Question: Are there people travelling with more restricted mobility and how much of a hindrance is it. I am not one to shy away from challenges.
I would expect everybody's circumstances and limitations are different and to be honest I don't know what state my own mobility will be when I get to depart (at the moment some days are better than others) so I guess there is no "answer" to my question, and maybe I am just looking for assurances that "down to earth" long term travel is still a possibility.
Jun 3, 2013 10:22 AM
1I just got back from 'my' podo-orthotic specialist who made me a pair of custom insoles for... foot pain! Who would have thunk it? Expensive, but they have helped me in the past and have to be re-measured every few years. Have you already explored that route or is this totally new and unexpected to you?
(For info, growing older is new to me, too. But I continue to travel 2-3 months every winter, in the same style that you describe. I think it's possible to travel, solo and intrepid, but it's also wise I find, to recognize what's happening, so take the room with ensuite bathroom, and sagely choose the half-day trek, not the 5-day one.)
Jun 3, 2013 3:02 PM
Jun 3, 2013 9:31 PM
Jun 4, 2013 4:01 AM
Jun 4, 2013 5:35 AM
5Have just returned from 10 weeks backpacking with a weeks stay every now and again if feeling tired and frazzled. Its good to have a kitchen and do your own cooking for a while. I just could not believe the amount of travellers with walking sticks and frames. Very dedicated to spending the kids inheritance, one bloke was 82. Keep on trucking.
Jun 4, 2013 3:52 PM
Jun 4, 2013 4:47 PM
7About 10 years ago a Mexican doctor told me to take cod liver oil capsules for my osteoarthritis. It helps prevent new arthritis areas from forming and also chips away at the old stuff. I had some annoying osteoarthritis in my back and it's disappeared. It takes awhile.

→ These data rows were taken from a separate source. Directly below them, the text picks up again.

### src/hw/rtl/alpha_beta_tracking_filter_top.sv
// Alpha-beta tracking filter, top level: control sequencer, state and clamping.
// Depends on abf_pkg, abf_ser_mul, abf_ser_div and the assertion macro header.
//
// Input channel: in_valid/in_stall with mode, sample_value (Q16.16) and
// time_step (Q0.16 s). A word is taken when in_valid is high and in_stall low.
// Output channel: out_valid/out_stall with estimate and is_initialized; one
// result word for every input word, in order.
// Configuration: cfg_write with cfg_index (0 alpha, 1 beta) and cfg_data;
// write only while the filter is idle.
// Timing: reset and the first update after reset take 2 cycles per word;
// predict takes 20 (16 for the bit-serial v*dt multiply); a tracked update
// takes about 92: 16 for v*dt, 17 for the two gain multiplies run side by
// side, and 49 for the bit-serial divide by dt, which dominates.
// One word is in flight at a time; in_stall is high from acceptance until
// the result has moved into the output register.
// The output register holds one finished result, so the next word is taken
// while the receiver stalls; a second result waits in the sequencer until
// the output register is free.
// Reset clears position, velocity and the initialised flag, loads the
// default gains, and leaves the output channel empty.
`include "alpha_beta_tracking_filter_top_macros.svh"

module alpha_beta_tracking_filter_top (
	input  logic                             clk,
	input  logic                             arst_n,
	input  logic                             in_valid,
	output logic                             in_stall,
	input  logic [1:0]                       mode,
	input  logic signed [abf_pkg::POS_W-1:0] sample_value,
	input  logic [abf_pkg::DT_W-1:0]         time_step,
	output logic                             out_valid,
	input  logic                             out_stall,
	output logic signed [abf_pkg::POS_W-1:0] estimate,
	output logic                             is_initialized,
	input  logic                             cfg_write,
	input  logic [0:0]                       cfg_index,
	input  logic [abf_pkg::CFG_W-1:0]        cfg_data
);

	localparam int POS_W   = abf_pkg::POS_W;
	localparam int VEL_W   = abf_pkg::VEL_W;
	localparam int DT_W    = abf_pkg::DT_W;
	localparam int GAIN_W  = abf_pkg::GAIN_W;
	localparam int PROD_W  = abf_pkg::PROD_W;
	localparam int RND_W   = abf_pkg::RND_W;
	localparam int RES_W   = abf_pkg::RES_W;
	localparam int GPROD_W = abf_pkg::GPROD_W;
	localparam int CORR_W  = abf_pkg::CORR_W;
	localparam int MAG_W   = abf_pkg::MAG_W;
	localparam int NUM_W   = abf_pkg::NUM_W;
	localparam int DQ_W    = abf_pkg::DQ_W;
	localparam int PSUM_W  = abf_pkg::PSUM_W;
	localparam int VSUM_W  = abf_pkg::VSUM_W;

	localparam logic [PROD_W-1:0]  HALF_DT   = PROD_W'(1) << (abf_pkg::DT_FRAC - 1);
	localparam logic [GPROD_W-1:0] HALF_GAIN = GPROD_W'(1) << (abf_pkg::GAIN_FRAC - 1);
	localparam logic [POS_W-1:0]   POS_MAX   = {1'b0, {(POS_W-1){1'b1}}};
	localparam logic [POS_W-1:0]   POS_MIN   = {1'b1, {(POS_W-1){1'b0}}};
	localparam logic [VEL_W-1:0]   VEL_MAX   = {1'b0, {(VEL_W-1){1'b1}}};
	localparam logic [VEL_W-1:0]   VEL_MIN   = {1'b1, {(VEL_W-1){1'b0}}};

	typedef enum logic [3:0] {
		S_IDLE,
		S_MULV,
		S_PRED,
		S_RES,
		S_GMUL,
		S_CORR,
		S_DIVS,
		S_DIV,
		S_VEL,
		S_DONE
	} state_t;

	// clamp a wide position sum to the signed position range
	function automatic logic [POS_W-1:0] sat_pos(input logic [PSUM_W-1:0] a);
		logic [POS_W-1:0] r;
		if (a[PSUM_W-1:POS_W-1] == {(PSUM_W-POS_W+1){a[PSUM_W-1]}}) begin
			r = a[POS_W-1:0];
		end else begin
			r = a[PSUM_W-1] ? POS_MIN : POS_MAX;
		end
		return r;
	endfunction

	// clamp a wide velocity sum to the signed velocity range
	function automatic logic [VEL_W-1:0] sat_vel(input logic [VSUM_W-1:0] a);
		logic [VEL_W-1:0] r;
		if (a[VSUM_W-1:VEL_W-1] == {(VSUM_W-VEL_W+1){a[VSUM_W-1]}}) begin
			r = a[VEL_W-1:0];
		end else begin
			r = a[VSUM_W-1] ? VEL_MIN : VEL_MAX;
		end
		return r;
	endfunction

	state_t             state_q;
	logic [1:0]         mode_q;
	logic [POS_W-1:0]   meas_q;
	logic [DT_W-1:0]    dt_q;
	logic [POS_W-1:0]   x_q;
	logic [VEL_W-1:0]   v_q;
	logic               started_q;
	logic [RND_W-1:0]   rnd_q;
	logic [POS_W-1:0]   pred_q;
	logic [CORR_W-1:0]  corr_q;
	logic [GPROD_W-1:0] n_q;
	logic [MAG_W-1:0]   mag_q;
	logic               neg_q;
	logic [DQ_W-1:0]    dq_q;
	logic [POS_W-1:0]   res_q;
	logic               out_valid_q;
	logic [POS_W-1:0]   estimate_q;
	logic               is_init_q;
	logic [GAIN_W-1:0]  alpha_q;
	logic [GAIN_W-1:0]  beta_q;

	logic               in_acc;
	logic               need_pred;
	logic               mulv_start;
	logic               gain_start;
	logic               div_start;
	logic               out_load;
	logic [GAIN_W-1:0]  alpha_eff;
	logic [GAIN_W-1:0]  beta_eff;
	logic [RES_W-1:0]   resid;
	logic [PROD_W-1:0]  mulv_prod;
	logic [PROD_W-1:0]  mulv_rnd;
	logic [GPROD_W-1:0] mula_prod;
	logic [GPROD_W-1:0] mula_rnd;
	logic [GPROD_W-1:0] mulb_prod;
	logic [GPROD_W-1:0] n_abs;
	logic [NUM_W-1:0]   div_num;
	logic [NUM_W-1:0]   div_quot;
	logic [PSUM_W-1:0]  pred_sum;
	logic [PSUM_W-1:0]  corr_sum;
	logic [VSUM_W-1:0]  vel_sum;
	logic [POS_W-1:0]   pred_sat;
	logic [POS_W-1:0]   corr_sat;

	abf_pkg::unit_stat_t mulv_stat;
	abf_pkg::unit_stat_t mula_stat;
	abf_pkg::unit_stat_t mulb_stat;
	abf_pkg::unit_stat_t div_stat;

	// handshakes
	assign in_stall  = (state_q != S_IDLE);
	assign in_acc    = in_valid && !in_stall;
	assign out_load  = (state_q == S_DONE) && (!out_valid_q || !out_stall);
	assign out_valid = out_valid_q;
	assign estimate  = estimate_q;
	assign is_initialized = is_init_q;

	// every mode but reset and a first update needs the prediction
	assign need_pred  = !(mode == abf_pkg::MODE_RESET)
		&& !((mode == abf_pkg::MODE_UPDATE) && !started_q);
	assign mulv_start = in_acc && need_pred;
	assign gain_start = (state_q == S_RES);
	assign div_start  = (state_q == S_DIVS);

	// gains above one count as one
	assign alpha_eff = (alpha_q > abf_pkg::GAIN_ONE) ? abf_pkg::GAIN_ONE : alpha_q;
	assign beta_eff  = (beta_q > abf_pkg::GAIN_ONE) ? abf_pkg::GAIN_ONE : beta_q;

	// datapath arithmetic; each state registers the sums it needs
	always_comb begin
		resid    = {meas_q[POS_W-1], meas_q} - {pred_q[POS_W-1], pred_q};
		mulv_rnd = mulv_prod + HALF_DT;
		mula_rnd = mula_prod + HALF_GAIN;
		n_abs    = n_q[GPROD_W-1] ? (GPROD_W'(0) - n_q) : n_q;
		div_num  = {1'b0, mag_q} + NUM_W'(dt_q >> 1);
		pred_sum = {{(PSUM_W-RND_W){rnd_q[RND_W-1]}}, rnd_q}
			+ {{(PSUM_W-POS_W){x_q[POS_W-1]}}, x_q};
		corr_sum = {{(PSUM_W-CORR_W){corr_q[CORR_W-1]}}, corr_q}
			+ {{(PSUM_W-POS_W){pred_q[POS_W-1]}}, pred_q};
		vel_sum  = {{(VSUM_W-VEL_W){v_q[VEL_W-1]}}, v_q} + {dq_q[DQ_W-1], dq_q};
		pred_sat = sat_pos(pred_sum);
		corr_sat = sat_pos(corr_sum);
	end

	// v * dt
	abf_ser_mul #(
		.A_WIDTH (VEL_W),
		.B_WIDTH (DT_W)
	) u_mulv (
		.clk     (clk),
		.arst_n  (arst_n),
		.start   (mulv_start),
		.mcand   (v_q),
		.mplier  (time_step),
		.product (mulv_prod),
		.stat    (mulv_stat)
	);

	// alpha * residual
	abf_ser_mul #(
		.A_WIDTH (RES_W),
		.B_WIDTH (GAIN_W)
	) u_mula (
		.clk     (clk),
		.arst_n  (arst_n),
		.start   (gain_start),
		.mcand   (resid),
		.mplier  (alpha_eff),
		.product (mula_prod),
		.stat    (mula_stat)
	);

	// beta * residual
	abf_ser_mul #(
		.A_WIDTH (RES_W),
		.B_WIDTH (GAIN_W)
	) u_mulb (
		.clk     (clk),
		.arst_n  (arst_n),
		.start   (gain_start),
		.mcand   (resid),
		.mplier  (beta_eff),
		.product (mulb_prod),
		.stat    (mulb_stat)
	);

	// |beta * residual| / dt, rounded half away from zero
	abf_ser_div #(
		.N_WIDTH (NUM_W),
		.D_WIDTH (DT_W)
	) u_div (
		.clk    (clk),
		.arst_n (arst_n),
		.start  (div_start),
		.numer  (div_num),
		.denom  (dt_q),
		.quot   (div_quot),
		.stat   (div_stat)
	);

	// gain registers
	always_ff @(posedge clk or negedge arst_n) begin
		if (!arst_n) begin
			alpha_q <= abf_pkg::ALPHA_RST;
			beta_q  <= abf_pkg::BETA_RST;
		end else if (cfg_write) begin
			unique case (cfg_index)
				abf_pkg::CFG_ALPHA: alpha_q <= cfg_data;
				abf_pkg::CFG_BETA:  beta_q  <= cfg_data;
				default:            alpha_q <= alpha_q;
			endcase
		end
	end

	// sequencer, filter state and output word
	always_ff @(posedge clk or negedge arst_n) begin
		if (!arst_n) begin
			state_q     <= S_IDLE;
			mode_q      <= '0;
			meas_q      <= '0;
			dt_q        <= '0;
			x_q         <= '0;
			v_q         <= '0;
			started_q   <= 1'b0;
			rnd_q       <= '0;
			pred_q      <= '0;
			corr_q      <= '0;
			n_q         <= '0;
			mag_q       <= '0;
			neg_q       <= 1'b0;
			dq_q        <= '0;
			res_q       <= '0;
			out_valid_q <= 1'b0;
			estimate_q  <= '0;
			is_init_q   <= 1'b0;
		end else begin
			// output register: filled by a finished word, emptied once taken
			if (out_load) begin
				out_valid_q <= 1'b1;
			end else if (out_valid_q && !out_stall) begin
				out_valid_q <= 1'b0;
			end
			unique case (state_q)
				S_IDLE: begin
					if (in_acc) begin
						mode_q <= mode;
						meas_q <= sample_value;
						dt_q   <= time_step;
						if (need_pred) begin
							state_q <= S_MULV;
						end else begin
							// reset, or first measurement after reset
							x_q       <= sample_value;
							v_q       <= '0;
							started_q <= (mode == abf_pkg::MODE_UPDATE);
							res_q     <= sample_value;
							state_q   <= S_DONE;
						end
					end
				end
				S_MULV: begin
					if (mulv_stat.done) begin
						rnd_q   <= mulv_rnd[PROD_W-1:abf_pkg::DT_FRAC];
						state_q <= S_PRED;
					end
				end
				S_PRED: begin
					pred_q <= pred_sat;
					res_q  <= pred_sat;
					if (mode_q == abf_pkg::MODE_UPDATE) begin
						state_q <= S_RES;
					end else begin
						state_q <= S_DONE;
					end
				end
				S_RES: begin
					state_q <= S_GMUL;
				end
				S_GMUL: begin
					if (mula_stat.done) begin
						corr_q  <= mula_rnd[GPROD_W-1:abf_pkg::GAIN_FRAC];
						n_q     <= mulb_prod;
						state_q <= S_CORR;
					end
				end
				S_CORR: begin
					x_q   <= corr_sat;
					res_q <= corr_sat;
					mag_q <= n_abs[MAG_W-1:0];
					neg_q <= n_q[GPROD_W-1];
					// zero dt keeps the velocity
					if (dt_q == '0) begin
						state_q <= S_DONE;
					end else begin
						state_q <= S_DIVS;
					end
				end
				S_DIVS: begin
					state_q <= S_DIV;
				end
				S_DIV: begin
					if (div_stat.done) begin
						dq_q    <= neg_q ? (DQ_W'(0) - {1'b0, div_quot}) : {1'b0, div_quot};
						state_q <= S_VEL;
					end
				end
				S_VEL: begin
					v_q     <= sat_vel(vel_sum);
					state_q <= S_DONE;
				end
				S_DONE: begin
					if (out_load) begin
						estimate_q  <= res_q;
						is_init_q   <= started_q;
						state_q     <= S_IDLE;
					end
				end
				default: begin
					state_q <= S_IDLE;
				end
			endcase
		end
	end

	// checks on the sequencer
	`ABF_ASSERT_NOW(a_mulv_free, clk, arst_n, mulv_start, !mulv_stat.busy,
		"v*dt multiplier restarted while busy")
	`ABF_ASSERT_NOW(a_div_dt_nonzero, clk, arst_n, div_start, dt_q != '0,
		"divide started with zero dt")
	`ABF_ASSERT_NEXT(a_reset_loads, clk, arst_n, in_acc && mode == abf_pkg::MODE_RESET,
		!started_q && v_q == '0 && x_q == $past(sample_value), "reset word did not load state")
	`ABF_ASSERT_NOW(a_done_quiet, clk, arst_n, state_q == S_DONE,
		!(mulv_stat.busy || mula_stat.busy || mulb_stat.busy || div_stat.busy),
		"serial unit still busy at result")

endmodule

They have good fold up canes for traveling.
Jun 4, 2013 6:24 PM
8I totally know what you are talking about too. My left foot has got very painful so that I use a insert thingy in that shoe....that leg is a little shorter so it helps lift too. Still, when out walking all day I always have a bottle of ibuprofen in my shoulder bag to use. The foot doctor has recommended a cortisone shot before trips ..........am putting it off so far. Anybody had help from those? I used to always travel with a backpack but lately I mostly use a carry on size wheelie bag.....so that my foot does not have to carry the extra weight. I miss the feel of my backpack.
Jun 4, 2013 9:52 PM
9taranaki - In late 1993 had a series of cortisone shots in my big toe that had suffered nerve damage. The consultant said I needed surgery but then I would not have been able to take off on my year-long RTW in 1994. I've not had any trouble with the toe since then. That's not quite the same as arthritis, but I also had arthritis in my shoulders and got the shots for those at the same time. Have never needed any follow-up, on feet or shoulders.
I also have pain in my left foot, got insert thingies made, which worked well for a year, after which they were useless. In 2010 I bought a pair of Sketchers Shape-Ups (for trekking), just on a whim, and from that day on I've not had any foot pain at all. My problem is that I have two "ankle" bones on each foot (from childhood), which stretches the flexy tendons/muscles/whatever, making them deteriorate to the point where I could not flex my feet at all for hours after a short walk. Before I got these shoes I could only walk pain-free for about 20 minutes. Now I can keep going on and on and on. As well, I can walk in sandals and thongs/jandels again,something I haven't been able to do for years. Bliss!
Jun 5, 2013 1:38 AM
10Due to arthritis I've had one ankle fused and two knees replaced - in the past 6 years. During that time I've also spent 6 mos of most years traveling - 1/2 internationally and 1/2 in my own camper in North America. When I am in better shape we do things like backpack around SEA or South America. When I'm struggling we rent cars and small RVs.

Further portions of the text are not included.